Problem requirements
Could the data underneath be repeated exactly, in full?

(Collected data entries)

From an optimization exercise on the open Yosys and OpenROAD flow, aimed at small area, a short achievable clock period and few clock cycles; shortcuts taken in it are not production practice.
No functional check of the RTL was part of any run shown here.

[design/flow/flow/run.sh]
#!/bin/bash
# Standard layout, with the port buffers made of the smallest buffer cell and
# Yosys's generic fine-grained ABC pass skipped, so that the adders written as
# gates reach full-adder extraction as written.
set -euo pipefail
bash standard.sh SYNTH_ARGS=-noabc BUFFER_PORTS_ARGS="-buffer_cell sky130_fd_sc_hd__buf_1" finish > standard_flow.log 2>&1
[design/flow/standard.sh]
#!/bin/bash
# synth_recipe.tcl (not shown) runs the flow's synth.tcl, then flattens the netlist and writes it again
# the make line also repeats each setting of config.mk as NAME=value (left out here)
make -C /OpenROAD-flow-scripts/flow DESIGN_CONFIG=/design/flow/config.mk WORK_HOME=/design/flow/orfs CLKGATE_MAP_FILE= SYNTH_SCRIPT=/design/flow/synth_recipe.tcl "${@:-finish}"
[design/flow/config.mk]
export PLATFORM = sky130hd
export DESIGN_NAME = rtc_fields_to_epoch_seconds_unit
export DESIGN_NICKNAME = rtc_fields_to_epoch_seconds_unit
export VERILOG_FILES = /design/flow/design.v
export SDC_FILE = /design/flow/constraint.sdc
export NUM_CORES = 4
export LEC_CHECK = 0
export CAP_MARGIN = 20
export CORE_MARGIN = 2
export CORE_UTILIZATION = 40
export CTS_BUF_LIST = sky130_fd_sc_hd__clkbuf_8
export SETUP_SLACK_MARGIN = 3.5
export SLEW_MARGIN = 20
[design/flow/constraint.sdc]
create_clock -name core_clock -period 8.0 [get_ports {clk}]
set_input_delay 1.6000 -clock core_clock [delete_from_list [all_inputs] [get_ports {clk}]]
set_output_delay 1.6000 -clock core_clock [all_outputs]
set_load 0.01 [all_outputs]
Source: an optimization exercise on an open RTL-to-GDS flow (aim: small area). Production flows keep margins and buffers that such runs may drop.
The RTL was checked by simulation tests, not by an equivalence proof against the original design.
Power and IR drop assume default switching activity.

job 7361:
==> flow/design.v <==
package riscv_pkg;
  localparam int XLEN       = 32;
  localparam int REG_ADDR_W = 5;
  localparam int NUM_REGS   = 32;
  localparam logic [REG_ADDR_W-1:0] REG_ZERO = 5'd0;
  typedef logic [XLEN-1:0]       word_t;
  typedef logic [REG_ADDR_W-1:0] reg_addr_t;
endpackage
Source: an optimization exercise on an open RTL-to-GDS flow (aim: small area). Production flows keep margins and buffers that such runs may drop.
The RTL was checked by simulation tests, not by an equivalence proof against the original design.

== run 1 ==
==> flow/design.v (excerpt) <==
module datapath (
	input  logic                                clk,
	input  logic                                rst_n,
	input  logic [1:0]                          pc_src,
	input  logic [1:0]                          ma_src,
	input  logic [1:0]                          md_src,
	input  logic                                ir_en,
	input  logic                                alu_a_src,
	input  logic                                alu_b_src,
	input  logic [3:0]                          alu_op,
	input  logic                                hilo_en,
	input  logic [2:0]                          rf_src,
	input  logic [datapath_pkg::REG_ADDR_W-1:0] rf_a_addr,
	input  logic [datapath_pkg::REG_ADDR_W-1:0] rf_b_addr,
	input  logic [datapath_pkg::REG_ADDR_W-1:0] rf_z_addr,
	input  logic [datapath_pkg::WORD_W-1:0]     constant_c,
	input  logic [datapath_pkg::WORD_W-1:0]     data_from_memory,
	output logic [datapath_pkg::WORD_W-1:0]     address_to_memory,
	output logic [datapath_pkg::WORD_W-1:0]     data_to_memory,
	output logic [datapath_pkg::WORD_W-1:0]     ir_out
);
Size in the first run: roughly 4500 cells after synthesis, roughly 690 flip-flops, about 190 I/O pins.
==> module memory_port, before the edit <==
module memory_port (
	input  logic        clk,
	input  logic        rst_n,
	input  logic [1:0]  ma_src,
	input  logic [1:0]  md_src,
	input  logic        ir_en,
	input  logic [31:0] pc_q,
	input  logic        pc_v,
	input  logic [31:0] alu_z,
	input  logic [31:0] rf_b_data,
	input  logic [31:0] data_from_memory,
	output logic [31:0] address_to_memory,
	output logic [31:0] md_q,
	output logic [31:0] ir_out
);
	logic [31:0] ma_q;
	logic [31:0] ma_next;
	logic [31:0] md_next;
	logic [2:0]  ma_sel;
	logic [2:0]  md_sel;
	assign ma_sel = {ma_src == 2'd2, (ma_src == 2'd1) & pc_v, (ma_src == 2'd0) | (ma_src == 2'd3)};
	assign md_sel = {md_src == 2'd2, md_src == 2'd1, (md_src == 2'd0) | (md_src == 2'd3)};
	for (genvar k = 0; k < 32; k++) begin : g_bit
		ao3 ma_mux (.s(ma_sel), .d({alu_z[k], pc_q[k], ma_q[k]}), .y(ma_next[k]));
		ao3 md_mux (.s(md_sel), .d({rf_b_data[k], data_from_memory[k], md_q[k]}), .y(md_next[k]));
	end
	always_ff @(posedge clk or negedge rst_n) begin
		if (!rst_n) begin
			ma_q   <= '0;
			md_q   <= '0;
			ir_out <= '0;
		end else begin
			ma_q <= ma_next;
			md_q <= md_next;
			if (ir_en) begin
				ir_out <= md_q;
			end
		end
	end
	assign address_to_memory = ma_q;
endmodule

Response to this exercise
From an optimization exercise on the open Yosys and OpenROAD flow, aimed at small area, a short achievable clock period and few clock cycles; shortcuts taken in it are not production practice.
No functional check of the RTL was part of any run shown here.

[design/flow/flow/run.sh]
#!/bin/bash
# Standard layout, with the port buffers made of the smallest buffer cell and
# Yosys's generic fine-grained ABC pass skipped, so that the adders written as
# gates reach full-adder extraction as written.
set -euo pipefail
bash standard.sh SYNTH_ARGS=-noabc BUFFER_PORTS_ARGS="-buffer_cell sky130_fd_sc_hd__buf_1" finish > standard_flow.log 2>&1
[design/flow/standard.sh]
#!/bin/bash
# synth_recipe.tcl (not shown) runs the flow's synth.tcl, then flattens the netlist and writes it again
# the make line also repeats each setting of config.mk as NAME=value (left out here)
make -C /OpenROAD-flow-scripts/flow DESIGN_CONFIG=/design/flow/config.mk WORK_HOME=/design/flow/orfs CLKGATE_MAP_FILE= SYNTH_SCRIPT=/design/flow/synth_recipe.tcl "${@:-finish}"
[design/flow/config.mk]
export PLATFORM = sky130hd
export DESIGN_NAME = rtc_fields_to_epoch_seconds_unit
export DESIGN_NICKNAME = rtc_fields_to_epoch_seconds_unit
export VERILOG_FILES = /design/flow/design.v
export SDC_FILE = /design/flow/constraint.sdc
export NUM_CORES = 4
export LEC_CHECK = 0
export CAP_MARGIN = 20
export CORE_MARGIN = 2
export CORE_UTILIZATION = 40
export CTS_BUF_LIST = sky130_fd_sc_hd__clkbuf_8
export SETUP_SLACK_MARGIN = 3.5
export SLEW_MARGIN = 20
[design/flow/constraint.sdc]
create_clock -name core_clock -period 8.0 [get_ports {clk}]
set_input_delay 1.6000 -clock core_clock [delete_from_list [all_inputs] [get_ports {clk}]]
set_output_delay 1.6000 -clock core_clock [all_outputs]
set_load 0.01 [all_outputs]
Source: an optimization exercise on an open RTL-to-GDS flow (aim: small area). Production flows keep margins and buffers that such runs may drop.
The RTL was checked by simulation tests, not by an equivalence proof against the original design.
Power and IR drop assume default switching activity.

job 7361:
==> flow/design.v <==
package riscv_pkg;
  localparam int XLEN       = 32;
  localparam int REG_ADDR_W = 5;
  localparam int NUM_REGS   = 32;
  localparam logic [REG_ADDR_W-1:0] REG_ZERO = 5'd0;
  typedef logic [XLEN-1:0]       word_t;
  typedef logic [REG_ADDR_W-1:0] reg_addr_t;
endpackage
Source: an optimization exercise on an open RTL-to-GDS flow (aim: small area). Production flows keep margins and buffers that such runs may drop.
The RTL was checked by simulation tests, not by an equivalence proof against the original design.

== run 1 ==
==> flow/design.v (excerpt) <==
module datapath (
	input  logic                                clk,
	input  logic                                rst_n,
	input  logic [1:0]                          pc_src,
	input  logic [1:0]                          ma_src,
	input  logic [1:0]                          md_src,
	input  logic                                ir_en,
	input  logic                                alu_a_src,
	input  logic                                alu_b_src,
	input  logic [3:0]                          alu_op,
	input  logic                                hilo_en,
	input  logic [2:0]                          rf_src,
	input  logic [datapath_pkg::REG_ADDR_W-1:0] rf_a_addr,
	input  logic [datapath_pkg::REG_ADDR_W-1:0] rf_b_addr,
	input  logic [datapath_pkg::REG_ADDR_W-1:0] rf_z_addr,
	input  logic [datapath_pkg::WORD_W-1:0]     constant_c,
	input  logic [datapath_pkg::WORD_W-1:0]     data_from_memory,
	output logic [datapath_pkg::WORD_W-1:0]     address_to_memory,
	output logic [datapath_pkg::WORD_W-1:0]     data_to_memory,
	output logic [datapath_pkg::WORD_W-1:0]     ir_out
);
Size in the first run: roughly 4500 cells after synthesis, roughly 690 flip-flops, about 190 I/O pins.
==> module memory_port, before the edit <==
module memory_port (
	input  logic        clk,
	input  logic        rst_n,
	input  logic [1:0]  ma_src,
	input  logic [1:0]  md_src,
	input  logic        ir_en,
	input  logic [31:0] pc_q,
	input  logic        pc_v,
	input  logic [31:0] alu_z,
	input  logic [31:0] rf_b_data,
	input  logic [31:0] data_from_memory,
	output logic [31:0] address_to_memory,
	output logic [31:0] md_q,
	output logic [31:0] ir_out
);
	logic [31:0] ma_q;
	logic [31:0] ma_next;
	logic [31:0] md_next;
	logic [2:0]  ma_sel;
	logic [2:0]  md_sel;
	assign ma_sel = {ma_src == 2'd2, (ma_src == 2'd1) & pc_v, (ma_src == 2'd0) | (ma_src == 2'd3)};
	assign md_sel = {md_src == 2'd2, md_src == 2'd1, (md_src == 2'd0) | (md_src == 2'd3)};
	for (genvar k = 0; k < 32; k++) begin : g_bit
		ao3 ma_mux (.s(ma_sel), .d({alu_z[k], pc_q[k], ma_q[k]}), .y(ma_next[k]));
		ao3 md_mux (.s(md_sel), .d({rf_b_data[k], data_from_memory[k], md_q[k]}), .y(md_next[k]));
	end
	always_ff @(posedge clk or negedge rst_n) begin
		if (!rst_n) begin
			ma_q   <= '0;
			md_q   <= '0;
			ir_out <= '0;
		end else begin
			ma_q <= ma_next;
			md_q <= md_next;
			if (ir_en) begin
				ir_out <= md_q;
			end
		end
	end
	assign address_to_memory = ma_q;
endmodule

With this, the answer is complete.